_Information provided:_
From an optimization exercise on the open Yosys and OpenROAD flow, aimed at small area, a short achievable clock period and few clock cycles per item; shortcuts taken in it are not production practice. Where RTL was checked, it was by simulation tests only, not by an equivalence proof against the original.

==> flow/design.v <==
module ct_meas (
    input  wire        clk,
    input  wire        rst,         
    input  wire        start,       
    input  wire        mode,        
    input  wire [1:0]  chan,        
    input  wire [15:0] raw,         
    output reg         ready,
    output reg         done,
    output reg         accept,
    output reg  [1:0]  chan_next,
    output wire [34:0] ohms,
    output wire [15:0] vmv,
    output wire [27:0] digits,      
    output reg         alert
);
    localparam [1:0] F_IDLE  = 2'd0,
                     F_NODIV = 2'd1,
                     F_DIV   = 2'd2;
    localparam [26:0] VDIV  = 27'd48904255;    
    localparam [26:0] VDIV3 = 27'd12495037;    
    reg [1:0]  state;
    reg [15:0] s;
    reg [17:0] s6;             
    reg [1:0]  ch;
    reg        md;
    reg        slo, shi;       
    reg [26:0] rem;            
    reg [4:0]  cnt;            
    reg        step1, step2;   
    reg [1:0]  xb;             
    reg [1:0]  qd;             
    reg [34:0] q;
    reg [27:0] bcd;
    reg        fin;            
    reg        b_md, b_neg, b_acc, b_al;
    reg [1:0]  b_ch, b_cn;
    reg        vneg;           
    wire neg  = s[15];
    wire last = (cnt == 5'd1);
    assign ohms   = q;
    assign vmv    = q[15:0] ^ {16{vneg}};
    assign digits = bcd;
    wire take = start && ready;
    wire signed [15:0] sraw = raw;
    wire in_lo  = (sraw <= 16'sd8000);
    wire in_hi  = (sraw >= 16'sd24000);
    wire in_pos = !raw[15] && (raw != 16'd0);
    wire in_acc = (!in_lo && !in_hi) || (chan == 2'd3 && in_lo) ||
                  (chan == 2'd0 && in_hi);
    wire in_nodiv = !mode && (!in_acc || !in_pos);
    wire [1:0] lsel = raw[14] ? 2'd3 : (raw[13] || chan != 2'd3) ? 2'd2 :
                      raw[12] ? 2'd1 : 2'd0;
    reg [15:0] r_init;
    reg [4:0]  k_init;
    reg [1:0]  x_init;
    always @(*) begin
        case ({chan, lsel})
            {2'd0, 2'd3}: begin r_init = 16'd15776 | {12'd0, raw[15:12]}; k_init = 5'd6; x_init = {raw[11], raw[10]}; end
            {2'd0, 2'd2}: begin r_init = 16'd15776 | {12'd0, raw[15:12]}; k_init = 5'd6; x_init = {raw[11], raw[10]}; end
            {2'd1, 2'd3}: begin r_init = 16'd9750; k_init = 5'd8; x_init = {raw[15], raw[14]}; end
            {2'd1, 2'd2}: begin r_init = 16'd9750; k_init = 5'd8; x_init = {raw[15], raw[14]}; end
            {2'd2, 2'd3}: begin r_init = 16'd25000; k_init = 5'd9; x_init = {1'b0, 1'b0}; end
            {2'd2, 2'd2}: begin r_init = 16'd6250; k_init = 5'd10; x_init = {1'b0, 1'b0}; end
            {2'd3, 2'd3}: begin r_init = 16'd10437; k_init = 5'd11; x_init = {1'b1, 1'b0}; end
            {2'd3, 2'd2}: begin r_init = 16'd10437; k_init = 5'd11; x_init = {1'b1, 1'b0}; end
            {2'd3, 2'd1}: begin r_init = 16'd2609; k_init = 5'd12; x_init = {1'b0, 1'b1}; end
            {2'd3, 2'd0}: begin r_init = 16'd0; k_init = 5'd18; x_init = {1'b1, 1'b0}; end
            default: begin r_init = 16'bx; k_init = 5'bx; x_init = 2'bx; end
        endcase
    end
    wire [26:0] rem_init = mode ? {2'b0, {raw, 9'd373} ^ {25{raw[15]}}} : {11'd0, r_init};
    wire [4:0]  cnt_init = mode ? 5'd8 : k_init;
    wire [1:0]  xb_init  = mode ? {raw[15], raw[15]} : x_init;
    wire       acc_i = md || (!slo && !shi) || (ch == 2'd3 && slo) ||
                       (ch == 2'd0 && shi);
    wire [1:0] cn_i  = (md || acc_i) ? ch : slo ? ch + 2'd1 : ch - 2'd1;
    reg [19:0] kc;
    always @(*) begin
        case (ch)
            2'd0:    kc = 20'd986;
            2'd1:    kc = 20'd9750;
            2'd2:    kc = 20'd100000;
            default: kc = 20'd668000;
        endcase
    end
    wire [5:0]  c_nx  = {cnt - 5'd1, 1'b0};
    wire [15:0] vtail = neg ? 16'd58368 : 16'd8192;
    wire [35:0] xres  = {kc, s};                  
    wire [1:0]  xb_nx = ready ? xb_init :
                        c_nx < 6'd2 ? 2'b00 :
                        md ? {vtail[c_nx[3:0] - 4'd1], vtail[c_nx[3:0] - 4'd2]} :
                        {xres[c_nx - 6'd1], xres[c_nx - 6'd2]};
    wire        sgn   = rem[26];
    wire [26:0] t     = {rem[25:0], xb[1]};            
    wire [26:0] t4    = {rem[24:0], xb};               
    wire [26:0] dvs   = md ? VDIV : {10'd0, s, 1'b0};   
    wire [26:0] dvs3  = md ? VDIV3 : {9'd0, s6};        
    wire [27:0] ad_w  = {t, 1'b1} + {dvs ^ {27{!sgn}}, !sgn};    
    wire        sgn2  = ad_w[27];
    wire [27:0] adp_w = {t4, 1'b1} + {sgn ? dvs : ~dvs3, !sgn};
    wire [27:0] adn_w = {t4, 1'b1} + {sgn ? dvs3 : ~dvs, !sgn};
    wire [26:0] rem_n = (adn_w[27:1] & {27{sgn2}}) | (adp_w[27:1] & {27{!sgn2}});
    wire [1:0]  qb    = {!sgn2, !rem_n[26]};
    function automatic [27:0] add3(input [27:0] b);
        integer n;
        reg [3:0] d;
        begin
            for (n = 0; n < 7; n = n + 1) begin
                d = b[4*n +: 4];
                add3[4*n+3] = d[3] | (d[2] & d[1]) | (d[2] & d[0]);
                add3[4*n+2] = (d[3] & d[0]) | (d[2] & !d[1] & !d[0]);
                add3[4*n+1] = (d[3] & !d[0]) | (!d[2] & d[1]) | (d[1] & d[0]);
                add3[4*n+0] = (d[3] & !d[0]) | (!d[3] & !d[2] & d[0]) |
                              (d[2] & d[1] & !d[0]);
            end
        end
    endfunction
    integer i;
    wire [27:0] bcd_h   = add3({bcd[26:0], qd[1]});    
    wire [27:0] bcd_sh  = {bcd_h[26:0], qd[0]};        
    wire [27:0] bcd_adj = add3(bcd_sh);
    reg [19:0] kneg;
    always @(*) begin
        case ({b_md, b_ch})
            3'd0:    kneg = 20'd1047590;  
            3'd1:    kneg = 20'd1038826;  
            3'd2:    kneg = 20'd948576;   
            3'd3:    kneg = 20'd380576;   
            default: kneg = 20'd0;
        endcase
    end
    wire [34:0] q_sh  = {q[32:0], qd};
    wire [20:0] lo_s  = {1'b0, q_sh[19:0]} + {1'b0, kneg};
    wire [14:0] hi_m1 = q_sh[34:20] - 15'd1;
    wire [34:0] q_cor = {(!b_md && !lo_s[20]) ? hi_m1 : q_sh[34:20], lo_s[19:0]};
    reg [27:0] kb6;
    always @(*) begin
        case ({b_md, b_ch})
            3'd0:    kb6 = 28'hFFFF67A;    
            3'd1:    kb6 = 28'hFFF68B6;    
            3'd2:    kb6 = 28'hFF66666;    
            3'd3:    kb6 = 28'hF998666;    
            default: kb6 = 28'h6666666;
        endcase
    end
    wire [29:0] bc_w  = {1'b0, bcd_sh, 1'b1} + {1'b0, kb6, b_md && b_neg};
    wire [27:0] xs    = bc_w[28:1];
    wire [6:0]  dcy;
    genvar g;
    generate
        for (g = 0; g < 6; g = g + 1) begin : dcarry
            assign dcy[g] = xs[4*g+4] ^ bcd_sh[4*g+4] ^ kb6[4*g+4];
        end
    endgenerate
    assign dcy[6] = bc_w[29];
    reg [27:0] bcd_cor;
    always @(*) begin
        for (i = 0; i < 7; i = i + 1)
            bcd_cor[4*i +: 4] = dcy[i] ? xs[4*i +: 4] : xs[4*i +: 4] - 4'd6;
    end
    always @(posedge clk) begin
        if (ready) begin
            s   <= raw;
            s6  <= {raw, 2'b00} + {1'b0, raw, 1'b0};
            ch  <= chan;
            md  <= mode;
            slo <= in_lo;
            shi <= in_hi;
        end
        rem   <= ready ? rem_init : rem_n;
        cnt   <= ready ? cnt_init : cnt - 5'd1;
        xb    <= xb_nx;
        qd    <= qb;
        step1 <= take && !in_nodiv;
        step2 <= step1;
        if (state != F_IDLE && (step1 || state == F_NODIV)) begin
            b_md  <= md;
            b_neg <= neg;
            b_ch  <= ch;
            b_acc <= acc_i;
            b_cn  <= cn_i;
            b_al  <= !md && ch == 2'd0 && !neg && s >= 16'd30295;
        end
        accept    <= b_acc;
        chan_next <= b_cn;
        vneg      <= b_md && b_neg;
        alert     <= b_al;
        if (fin) begin
            q   <= q_cor;
            bcd <= bcd_cor;
        end else if (step2) begin
            q   <= {33'd0, qd};
            bcd <= {26'd0, qd};
        end else begin
            q   <= q_sh;
            bcd <= bcd_adj;
        end
        if (rst) begin
            state <= F_IDLE;
            fin   <= 1'b0;
            done  <= 1'b0;
            ready <= 1'b1;
        end else begin
            ready <= take ? in_nodiv : (state != F_DIV || cnt <= 5'd2);
            done <= fin;
            fin  <= (state == F_NODIV) || (state == F_DIV && last);
            if (take)
                state <= in_nodiv ? F_NODIV : F_DIV;
            else if (state != F_DIV || last)
                state <= F_IDLE;
        end
    end
endmodule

_Your instructions:_ Please go through the data above and copy each line containing the word "state".

_Result:_
    reg [1:0]  state;
        if (state != F_IDLE && (step1 || state == F_NODIV)) begin
            state <= F_IDLE;
            ready <= take ? in_nodiv : (state != F_DIV || cnt <= 5'd2);
            fin  <= (state == F_NODIV) || (state == F_DIV && last);
                state <= in_nodiv ? F_NODIV : F_DIV;
            else if (state != F_DIV || last)
                state <= F_IDLE;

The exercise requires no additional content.